> [PROMPT]:
All entries given below are to be returned word for word.

> [EXTRACTED DATA]:

--- src/rtl/norz_cint_pkg.sv ---
// norz_cint_pkg: shared definitions for the CINT entry sequencer.
//   - state enum (PUSH_FL exists only when CINT_PUSH_FLAGS_EN is defined)
//   - default vector table base in the IOP low page
//   - address/data widths and stack frame size (2 or 3 bytes, macro selected)
//   - vector_addr(): table entry address, wrapping modulo 2^16
// Configuration macro: CINT_PUSH_FLAGS_EN
package norz_cint_pkg;

  localparam int ADDR_W = 16;
  localparam int DATA_W = 8;

  localparam logic [ADDR_W-1:0] VECTOR_BASE_DEFAULT = 16'hFF00;

`ifdef CINT_PUSH_FLAGS_EN
  localparam logic [ADDR_W-1:0] FRAME_SIZE = 16'd3;

  typedef enum logic [2:0] {
    ST_IDLE     = 3'd0,
    ST_PUSH_FL  = 3'd1,
    ST_PUSH_HI  = 3'd2,
    ST_PUSH_LO  = 3'd3,
    ST_FETCH_LO = 3'd4,
    ST_FETCH_HI = 3'd5,
    ST_LOAD     = 3'd6
  } cint_state_t;
`else
  localparam logic [ADDR_W-1:0] FRAME_SIZE = 16'd2;

  typedef enum logic [2:0] {
    ST_IDLE     = 3'd0,
    ST_PUSH_HI  = 3'd2,
    ST_PUSH_LO  = 3'd3,
    ST_FETCH_LO = 3'd4,
    ST_FETCH_HI = 3'd5,
    ST_LOAD     = 3'd6
  } cint_state_t;
`endif

  // Each table entry is two bytes; the sum wraps naturally at 16 bits.
  function automatic logic [ADDR_W-1:0] vector_addr(input logic [ADDR_W-1:0] base,
                                                    input logic [3:0] vec);
    vector_addr = base + {11'd0, vec, 1'b0};
  endfunction

endpackage

--- src/rtl/cint_sequencer.sv ---
// cint_sequencer: runs the CINT entry sequence after the decoder raises
// enable_cint: push return address (and flags when CINT_PUSH_FLAGS_EN is
// defined), fetch the 16-bit handler address from the vector table, then
// strobe pc_load/sp_load/int_mask_set together for one cycle.
//
// Ports:
//   clk, not_reset          clock, asynchronous active-low reset
//   enable_cint             one-cycle request (ignored unless idle)
//   cint_vector, pc_in,
//   sp_in, flags_in         operands latched on accept
//   mem_req/we/addr/wdata   memory port request side (all registered)
//   mem_rdata, mem_ack      memory port response; transfer on req&ack edge
//   pc_out, sp_out          new PC / SP, valid with the load strobes
//   pc_load, sp_load,
//   int_mask_set            coincident one-cycle strobes
//   busy                    high whenever not idle
//
// Configuration macro: CINT_PUSH_FLAGS_EN (adds the flags push, 3-byte frame).
module cint_sequencer
  import norz_cint_pkg::*;
#(
  parameter logic [15:0] VECTOR_BASE = VECTOR_BASE_DEFAULT
) (
  input  logic              clk,
  input  logic              not_reset,
  input  logic              enable_cint,
  input  logic [3:0]        cint_vector,
  input  logic [ADDR_W-1:0] pc_in,
  input  logic [ADDR_W-1:0] sp_in,
  input  logic [DATA_W-1:0] flags_in,
  output logic              mem_req,
  output logic              mem_we,
  output logic [ADDR_W-1:0] mem_addr,
  output logic [DATA_W-1:0] mem_wdata,
  input  logic [DATA_W-1:0] mem_rdata,
  input  logic              mem_ack,
  output logic [ADDR_W-1:0] pc_out,
  output logic              pc_load,
  output logic [ADDR_W-1:0] sp_out,
  output logic              sp_load,
  output logic              int_mask_set,
  output logic              busy
);

  cint_state_t       state;
  logic [3:0]        vec_r;
  logic [ADDR_W-1:0] pc_r;
  logic [ADDR_W-1:0] sp_r;
  logic [DATA_W-1:0] lo_r;
  logic              xfer;

`ifndef CINT_PUSH_FLAGS_EN
  // flags are not pushed in this build
  logic unused_flags;
  assign unused_flags = ^flags_in;
`endif

  // mem_req is a register, so ack is only honoured while a request is up.
  assign xfer = mem_req & mem_ack;

  // Sequencer FSM; every output is registered and set for the state being entered.
  always_ff @(posedge clk or negedge not_reset) begin
    if (!not_reset) begin
      state        <= ST_IDLE;
      vec_r        <= 4'd0;
      pc_r         <= 16'd0;
      sp_r         <= 16'd0;
      lo_r         <= 8'd0;
      mem_req      <= 1'b0;
      mem_we       <= 1'b0;
      mem_addr     <= 16'd0;
      mem_wdata    <= 8'd0;
      pc_out       <= 16'd0;
      pc_load      <= 1'b0;
      sp_out       <= 16'd0;
      sp_load      <= 1'b0;
      int_mask_set <= 1'b0;
      busy         <= 1'b0;
    end else begin
      case (state)
        ST_IDLE: begin
          if (enable_cint) begin
            vec_r    <= cint_vector;
            pc_r     <= pc_in;
            sp_r     <= sp_in;
            busy     <= 1'b1;
            mem_req  <= 1'b1;
            mem_we   <= 1'b1;
            mem_addr <= sp_in - 16'd1;
`ifdef CINT_PUSH_FLAGS_EN
            state     <= ST_PUSH_FL;
            mem_wdata <= flags_in;
`else
            state     <= ST_PUSH_HI;
            mem_wdata <= pc_in[15:8];
`endif
          end
        end
`ifdef CINT_PUSH_FLAGS_EN
        ST_PUSH_FL: begin
          if (xfer) begin
            state     <= ST_PUSH_HI;
            mem_addr  <= sp_r - 16'd2;
            mem_wdata <= pc_r[15:8];
          end
        end
`endif
        ST_PUSH_HI: begin
          // the low byte always lands at the bottom of the frame
          if (xfer) begin
            state     <= ST_PUSH_LO;
            mem_addr  <= sp_r - FRAME_SIZE;
            mem_wdata <= pc_r[7:0];
          end
        end
        ST_PUSH_LO: begin
          if (xfer) begin
            state     <= ST_FETCH_LO;
            mem_we    <= 1'b0;
            mem_addr  <= vector_addr(VECTOR_BASE, vec_r);
            mem_wdata <= 8'd0;
          end
        end
        ST_FETCH_LO: begin
          if (xfer) begin
            state    <= ST_FETCH_HI;
            lo_r     <= mem_rdata;
            mem_addr <= mem_addr + 16'd1;
          end
        end
        ST_FETCH_HI: begin
          if (xfer) begin
            state        <= ST_LOAD;
            mem_req      <= 1'b0;
            mem_addr     <= 16'd0;
            pc_out       <= {mem_rdata, lo_r};
            sp_out       <= sp_r - FRAME_SIZE;
            pc_load      <= 1'b1;
            sp_load      <= 1'b1;
            int_mask_set <= 1'b1;
          end
        end
        ST_LOAD: begin
          state        <= ST_IDLE;
          pc_load      <= 1'b0;
          sp_load      <= 1'b0;
          int_mask_set <= 1'b0;
          busy         <= 1'b0;
        end
        default: begin
          state        <= ST_IDLE;
          mem_req      <= 1'b0;
          mem_we       <= 1'b0;
          pc_load      <= 1'b0;
          sp_load      <= 1'b0;
          int_mask_set <= 1'b0;
          busy         <= 1'b0;
        end
      endcase
    end
  end

endmodule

> [SOLUTION TO THIS PROBLEM]:
--- src/rtl/norz_cint_pkg.sv ---
// norz_cint_pkg: shared definitions for the CINT entry sequencer.
//   - state enum (PUSH_FL exists only when CINT_PUSH_FLAGS_EN is defined)
//   - default vector table base in the IOP low page
//   - address/data widths and stack frame size (2 or 3 bytes, macro selected)
//   - vector_addr(): table entry address, wrapping modulo 2^16
// Configuration macro: CINT_PUSH_FLAGS_EN
package norz_cint_pkg;

  localparam int ADDR_W = 16;
  localparam int DATA_W = 8;

  localparam logic [ADDR_W-1:0] VECTOR_BASE_DEFAULT = 16'hFF00;

`ifdef CINT_PUSH_FLAGS_EN
  localparam logic [ADDR_W-1:0] FRAME_SIZE = 16'd3;

  typedef enum logic [2:0] {
    ST_IDLE     = 3'd0,
    ST_PUSH_FL  = 3'd1,
    ST_PUSH_HI  = 3'd2,
    ST_PUSH_LO  = 3'd3,
    ST_FETCH_LO = 3'd4,
    ST_FETCH_HI = 3'd5,
    ST_LOAD     = 3'd6
  } cint_state_t;
`else
  localparam logic [ADDR_W-1:0] FRAME_SIZE = 16'd2;

  typedef enum logic [2:0] {
    ST_IDLE     = 3'd0,
    ST_PUSH_HI  = 3'd2,
    ST_PUSH_LO  = 3'd3,
    ST_FETCH_LO = 3'd4,
    ST_FETCH_HI = 3'd5,
    ST_LOAD     = 3'd6
  } cint_state_t;
`endif

  // Each table entry is two bytes; the sum wraps naturally at 16 bits.
  function automatic logic [ADDR_W-1:0] vector_addr(input logic [ADDR_W-1:0] base,
                                                    input logic [3:0] vec);
    vector_addr = base + {11'd0, vec, 1'b0};
  endfunction

endpackage

--- src/rtl/cint_sequencer.sv ---
// cint_sequencer: runs the CINT entry sequence after the decoder raises
// enable_cint: push return address (and flags when CINT_PUSH_FLAGS_EN is
// defined), fetch the 16-bit handler address from the vector table, then
// strobe pc_load/sp_load/int_mask_set together for one cycle.
//
// Ports:
//   clk, not_reset          clock, asynchronous active-low reset
//   enable_cint             one-cycle request (ignored unless idle)
//   cint_vector, pc_in,
//   sp_in, flags_in         operands latched on accept
//   mem_req/we/addr/wdata   memory port request side (all registered)
//   mem_rdata, mem_ack      memory port response; transfer on req&ack edge
//   pc_out, sp_out          new PC / SP, valid with the load strobes
//   pc_load, sp_load,
//   int_mask_set            coincident one-cycle strobes
//   busy                    high whenever not idle
//
// Configuration macro: CINT_PUSH_FLAGS_EN (adds the flags push, 3-byte frame).
module cint_sequencer
  import norz_cint_pkg::*;
#(
  parameter logic [15:0] VECTOR_BASE = VECTOR_BASE_DEFAULT
) (
  input  logic              clk,
  input  logic              not_reset,
  input  logic              enable_cint,
  input  logic [3:0]        cint_vector,
  input  logic [ADDR_W-1:0] pc_in,
  input  logic [ADDR_W-1:0] sp_in,
  input  logic [DATA_W-1:0] flags_in,
  output logic              mem_req,
  output logic              mem_we,
  output logic [ADDR_W-1:0] mem_addr,
  output logic [DATA_W-1:0] mem_wdata,
  input  logic [DATA_W-1:0] mem_rdata,
  input  logic              mem_ack,
  output logic [ADDR_W-1:0] pc_out,
  output logic              pc_load,
  output logic [ADDR_W-1:0] sp_out,
  output logic              sp_load,
  output logic              int_mask_set,
  output logic              busy
);

  cint_state_t       state;
  logic [3:0]        vec_r;
  logic [ADDR_W-1:0] pc_r;
  logic [ADDR_W-1:0] sp_r;
  logic [DATA_W-1:0] lo_r;
  logic              xfer;

`ifndef CINT_PUSH_FLAGS_EN
  // flags are not pushed in this build
  logic unused_flags;
  assign unused_flags = ^flags_in;
`endif

  // mem_req is a register, so ack is only honoured while a request is up.
  assign xfer = mem_req & mem_ack;

  // Sequencer FSM; every output is registered and set for the state being entered.
  always_ff @(posedge clk or negedge not_reset) begin
    if (!not_reset) begin
      state        <= ST_IDLE;
      vec_r        <= 4'd0;
      pc_r         <= 16'd0;
      sp_r         <= 16'd0;
      lo_r         <= 8'd0;
      mem_req      <= 1'b0;
      mem_we       <= 1'b0;
      mem_addr     <= 16'd0;
      mem_wdata    <= 8'd0;
      pc_out       <= 16'd0;
      pc_load      <= 1'b0;
      sp_out       <= 16'd0;
      sp_load      <= 1'b0;
      int_mask_set <= 1'b0;
      busy         <= 1'b0;
    end else begin
      case (state)
        ST_IDLE: begin
          if (enable_cint) begin
            vec_r    <= cint_vector;
            pc_r     <= pc_in;
            sp_r     <= sp_in;
            busy     <= 1'b1;
            mem_req  <= 1'b1;
            mem_we   <= 1'b1;
            mem_addr <= sp_in - 16'd1;
`ifdef CINT_PUSH_FLAGS_EN
            state     <= ST_PUSH_FL;
            mem_wdata <= flags_in;
`else
            state     <= ST_PUSH_HI;
            mem_wdata <= pc_in[15:8];
`endif
          end
        end
`ifdef CINT_PUSH_FLAGS_EN
        ST_PUSH_FL: begin
          if (xfer) begin
            state     <= ST_PUSH_HI;
            mem_addr  <= sp_r - 16'd2;
            mem_wdata <= pc_r[15:8];
          end
        end
`endif
        ST_PUSH_HI: begin
          // the low byte always lands at the bottom of the frame
          if (xfer) begin
            state     <= ST_PUSH_LO;
            mem_addr  <= sp_r - FRAME_SIZE;
            mem_wdata <= pc_r[7:0];
          end
        end
        ST_PUSH_LO: begin
          if (xfer) begin
            state     <= ST_FETCH_LO;
            mem_we    <= 1'b0;
            mem_addr  <= vector_addr(VECTOR_BASE, vec_r);
            mem_wdata <= 8'd0;
          end
        end
        ST_FETCH_LO: begin
          if (xfer) begin
            state    <= ST_FETCH_HI;
            lo_r     <= mem_rdata;
            mem_addr <= mem_addr + 16'd1;
          end
        end
        ST_FETCH_HI: begin
          if (xfer) begin
            state        <= ST_LOAD;
            mem_req      <= 1'b0;
            mem_addr     <= 16'd0;
            pc_out       <= {mem_rdata, lo_r};
            sp_out       <= sp_r - FRAME_SIZE;
            pc_load      <= 1'b1;
            sp_load      <= 1'b1;
            int_mask_set <= 1'b1;
          end
        end
        ST_LOAD: begin
          state        <= ST_IDLE;
          pc_load      <= 1'b0;
          sp_load      <= 1'b0;
          int_mask_set <= 1'b0;
          busy         <= 1'b0;
        end
        default: begin
          state        <= ST_IDLE;
          mem_req      <= 1'b0;
          mem_we       <= 1'b0;
          pc_load      <= 1'b0;
          sp_load      <= 1'b0;
          int_mask_set <= 1'b0;
          busy         <= 1'b0;
        end
      endcase
    end
  end

endmodule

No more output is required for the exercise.